What you should do → Retype, word for word, every line from the one holding "nand3_2 | 20 | 0 |" through the one holding "buffers and inverters: 1" in the entries below, both included, and only those lines.

Collected data →

BEGIN

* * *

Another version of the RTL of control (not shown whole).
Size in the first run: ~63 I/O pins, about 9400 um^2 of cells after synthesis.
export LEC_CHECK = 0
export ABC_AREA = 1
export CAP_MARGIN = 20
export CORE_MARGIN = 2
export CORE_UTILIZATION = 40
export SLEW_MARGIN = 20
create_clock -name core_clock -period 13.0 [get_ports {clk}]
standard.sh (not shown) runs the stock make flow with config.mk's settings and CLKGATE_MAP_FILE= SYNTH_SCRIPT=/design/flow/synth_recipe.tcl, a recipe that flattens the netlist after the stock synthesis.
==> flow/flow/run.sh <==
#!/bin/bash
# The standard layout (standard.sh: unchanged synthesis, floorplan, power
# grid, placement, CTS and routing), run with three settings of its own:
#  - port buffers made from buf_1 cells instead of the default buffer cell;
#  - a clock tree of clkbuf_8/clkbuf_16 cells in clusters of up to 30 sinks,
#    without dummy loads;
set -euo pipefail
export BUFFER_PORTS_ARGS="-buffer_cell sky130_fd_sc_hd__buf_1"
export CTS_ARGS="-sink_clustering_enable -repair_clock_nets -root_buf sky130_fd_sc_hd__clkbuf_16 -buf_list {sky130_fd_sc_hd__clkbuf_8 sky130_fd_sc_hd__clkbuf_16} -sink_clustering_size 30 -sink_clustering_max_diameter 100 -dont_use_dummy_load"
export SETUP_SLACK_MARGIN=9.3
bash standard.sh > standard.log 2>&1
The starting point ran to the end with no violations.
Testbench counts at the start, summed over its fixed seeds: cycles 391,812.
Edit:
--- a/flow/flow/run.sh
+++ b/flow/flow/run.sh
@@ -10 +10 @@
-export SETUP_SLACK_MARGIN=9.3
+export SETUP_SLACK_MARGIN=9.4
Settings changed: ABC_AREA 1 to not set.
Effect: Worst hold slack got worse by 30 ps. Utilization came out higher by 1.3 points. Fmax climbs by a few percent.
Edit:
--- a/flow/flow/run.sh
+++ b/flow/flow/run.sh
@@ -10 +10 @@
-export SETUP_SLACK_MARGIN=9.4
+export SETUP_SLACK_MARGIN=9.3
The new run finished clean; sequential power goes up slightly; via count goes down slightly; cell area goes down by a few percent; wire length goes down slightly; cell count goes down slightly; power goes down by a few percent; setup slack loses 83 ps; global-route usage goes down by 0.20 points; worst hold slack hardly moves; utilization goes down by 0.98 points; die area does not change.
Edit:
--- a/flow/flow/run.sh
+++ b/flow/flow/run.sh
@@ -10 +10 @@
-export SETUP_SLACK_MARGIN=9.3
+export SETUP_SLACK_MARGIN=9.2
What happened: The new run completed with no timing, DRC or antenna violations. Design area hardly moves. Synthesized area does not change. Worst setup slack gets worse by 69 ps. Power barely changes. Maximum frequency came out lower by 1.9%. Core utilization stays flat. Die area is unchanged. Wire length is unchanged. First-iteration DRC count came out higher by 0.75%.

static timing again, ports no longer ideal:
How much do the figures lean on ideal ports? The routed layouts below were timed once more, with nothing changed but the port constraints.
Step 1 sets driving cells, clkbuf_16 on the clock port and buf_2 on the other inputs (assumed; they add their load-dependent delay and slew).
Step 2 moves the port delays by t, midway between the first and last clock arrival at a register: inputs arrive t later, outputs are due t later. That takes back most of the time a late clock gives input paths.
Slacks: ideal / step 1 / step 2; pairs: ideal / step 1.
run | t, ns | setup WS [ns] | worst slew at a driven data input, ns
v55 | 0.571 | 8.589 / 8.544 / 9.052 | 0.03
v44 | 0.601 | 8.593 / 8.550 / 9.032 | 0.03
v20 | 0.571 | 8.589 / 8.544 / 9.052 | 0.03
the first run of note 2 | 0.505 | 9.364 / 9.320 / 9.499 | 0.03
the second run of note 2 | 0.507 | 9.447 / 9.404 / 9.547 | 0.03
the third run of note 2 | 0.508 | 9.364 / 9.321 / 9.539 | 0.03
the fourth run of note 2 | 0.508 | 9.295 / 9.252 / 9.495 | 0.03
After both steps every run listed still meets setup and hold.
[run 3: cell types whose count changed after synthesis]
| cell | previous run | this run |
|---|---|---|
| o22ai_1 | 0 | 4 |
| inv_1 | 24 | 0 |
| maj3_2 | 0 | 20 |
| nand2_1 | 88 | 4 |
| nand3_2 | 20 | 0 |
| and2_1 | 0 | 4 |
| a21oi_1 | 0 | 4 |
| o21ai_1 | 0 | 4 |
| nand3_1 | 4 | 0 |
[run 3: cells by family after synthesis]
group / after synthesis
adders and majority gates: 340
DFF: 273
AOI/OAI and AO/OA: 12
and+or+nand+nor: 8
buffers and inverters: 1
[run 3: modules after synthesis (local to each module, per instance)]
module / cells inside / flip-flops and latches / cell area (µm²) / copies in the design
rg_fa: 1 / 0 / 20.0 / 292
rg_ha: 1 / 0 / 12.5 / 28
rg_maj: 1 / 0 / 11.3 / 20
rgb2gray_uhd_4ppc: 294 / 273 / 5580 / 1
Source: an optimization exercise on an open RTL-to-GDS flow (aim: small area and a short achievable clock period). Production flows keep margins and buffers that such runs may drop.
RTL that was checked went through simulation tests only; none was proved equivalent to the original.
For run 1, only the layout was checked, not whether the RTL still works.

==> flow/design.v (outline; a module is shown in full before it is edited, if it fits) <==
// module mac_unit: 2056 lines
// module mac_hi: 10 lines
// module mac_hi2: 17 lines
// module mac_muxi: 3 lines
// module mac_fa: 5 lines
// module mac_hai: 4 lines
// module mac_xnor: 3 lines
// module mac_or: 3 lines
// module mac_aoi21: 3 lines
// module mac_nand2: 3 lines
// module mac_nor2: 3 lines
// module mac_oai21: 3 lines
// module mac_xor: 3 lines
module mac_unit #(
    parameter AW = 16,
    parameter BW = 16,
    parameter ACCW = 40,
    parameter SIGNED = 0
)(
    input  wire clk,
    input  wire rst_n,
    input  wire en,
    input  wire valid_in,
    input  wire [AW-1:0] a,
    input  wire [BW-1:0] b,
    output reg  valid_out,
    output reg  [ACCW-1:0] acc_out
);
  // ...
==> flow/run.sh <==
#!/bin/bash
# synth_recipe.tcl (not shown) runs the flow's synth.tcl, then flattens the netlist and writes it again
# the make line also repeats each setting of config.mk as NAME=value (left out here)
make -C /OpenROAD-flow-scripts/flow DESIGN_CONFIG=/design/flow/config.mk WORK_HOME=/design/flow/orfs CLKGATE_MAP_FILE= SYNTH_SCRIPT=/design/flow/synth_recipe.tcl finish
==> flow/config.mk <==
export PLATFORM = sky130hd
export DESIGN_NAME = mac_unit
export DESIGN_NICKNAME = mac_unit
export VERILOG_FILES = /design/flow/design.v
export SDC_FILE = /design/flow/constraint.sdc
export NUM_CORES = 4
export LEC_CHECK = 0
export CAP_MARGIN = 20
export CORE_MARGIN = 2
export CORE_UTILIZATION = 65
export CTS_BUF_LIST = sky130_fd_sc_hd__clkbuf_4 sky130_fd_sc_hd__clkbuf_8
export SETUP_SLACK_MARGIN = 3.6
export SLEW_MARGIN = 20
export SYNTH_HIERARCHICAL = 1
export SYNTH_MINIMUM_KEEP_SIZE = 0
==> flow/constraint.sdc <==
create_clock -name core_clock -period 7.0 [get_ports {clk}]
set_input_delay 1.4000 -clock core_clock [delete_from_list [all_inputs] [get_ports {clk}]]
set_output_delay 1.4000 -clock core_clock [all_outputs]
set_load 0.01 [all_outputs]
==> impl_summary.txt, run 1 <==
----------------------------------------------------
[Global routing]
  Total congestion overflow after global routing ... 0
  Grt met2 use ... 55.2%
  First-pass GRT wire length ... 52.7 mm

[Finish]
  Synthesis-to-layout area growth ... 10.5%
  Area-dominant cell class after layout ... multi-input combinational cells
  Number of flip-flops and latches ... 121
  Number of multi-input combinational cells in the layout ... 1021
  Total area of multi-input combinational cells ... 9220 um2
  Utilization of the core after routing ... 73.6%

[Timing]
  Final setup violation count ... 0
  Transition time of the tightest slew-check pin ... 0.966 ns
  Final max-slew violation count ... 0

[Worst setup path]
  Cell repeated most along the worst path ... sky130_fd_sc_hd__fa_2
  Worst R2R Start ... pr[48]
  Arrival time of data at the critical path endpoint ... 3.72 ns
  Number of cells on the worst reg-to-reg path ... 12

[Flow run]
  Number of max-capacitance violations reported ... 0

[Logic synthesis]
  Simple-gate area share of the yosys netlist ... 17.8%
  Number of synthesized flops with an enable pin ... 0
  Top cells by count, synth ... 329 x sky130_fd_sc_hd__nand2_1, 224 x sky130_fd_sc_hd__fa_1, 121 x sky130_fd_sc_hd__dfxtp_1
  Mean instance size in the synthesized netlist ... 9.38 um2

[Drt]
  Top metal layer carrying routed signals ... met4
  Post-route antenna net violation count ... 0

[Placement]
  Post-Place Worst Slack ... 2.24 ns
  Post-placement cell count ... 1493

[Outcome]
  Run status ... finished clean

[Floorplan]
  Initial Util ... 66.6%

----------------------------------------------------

END

Task result →
| nand3_2 | 20 | 0 |
| and2_1 | 0 | 4 |
| a21oi_1 | 0 | 4 |
| o21ai_1 | 0 | 4 |
| nand3_1 | 4 | 0 |
[run 3: cells by family after synthesis]
group / after synthesis
adders and majority gates: 340
DFF: 273
AOI/OAI and AO/OA: 12
and+or+nand+nor: 8
buffers and inverters: 1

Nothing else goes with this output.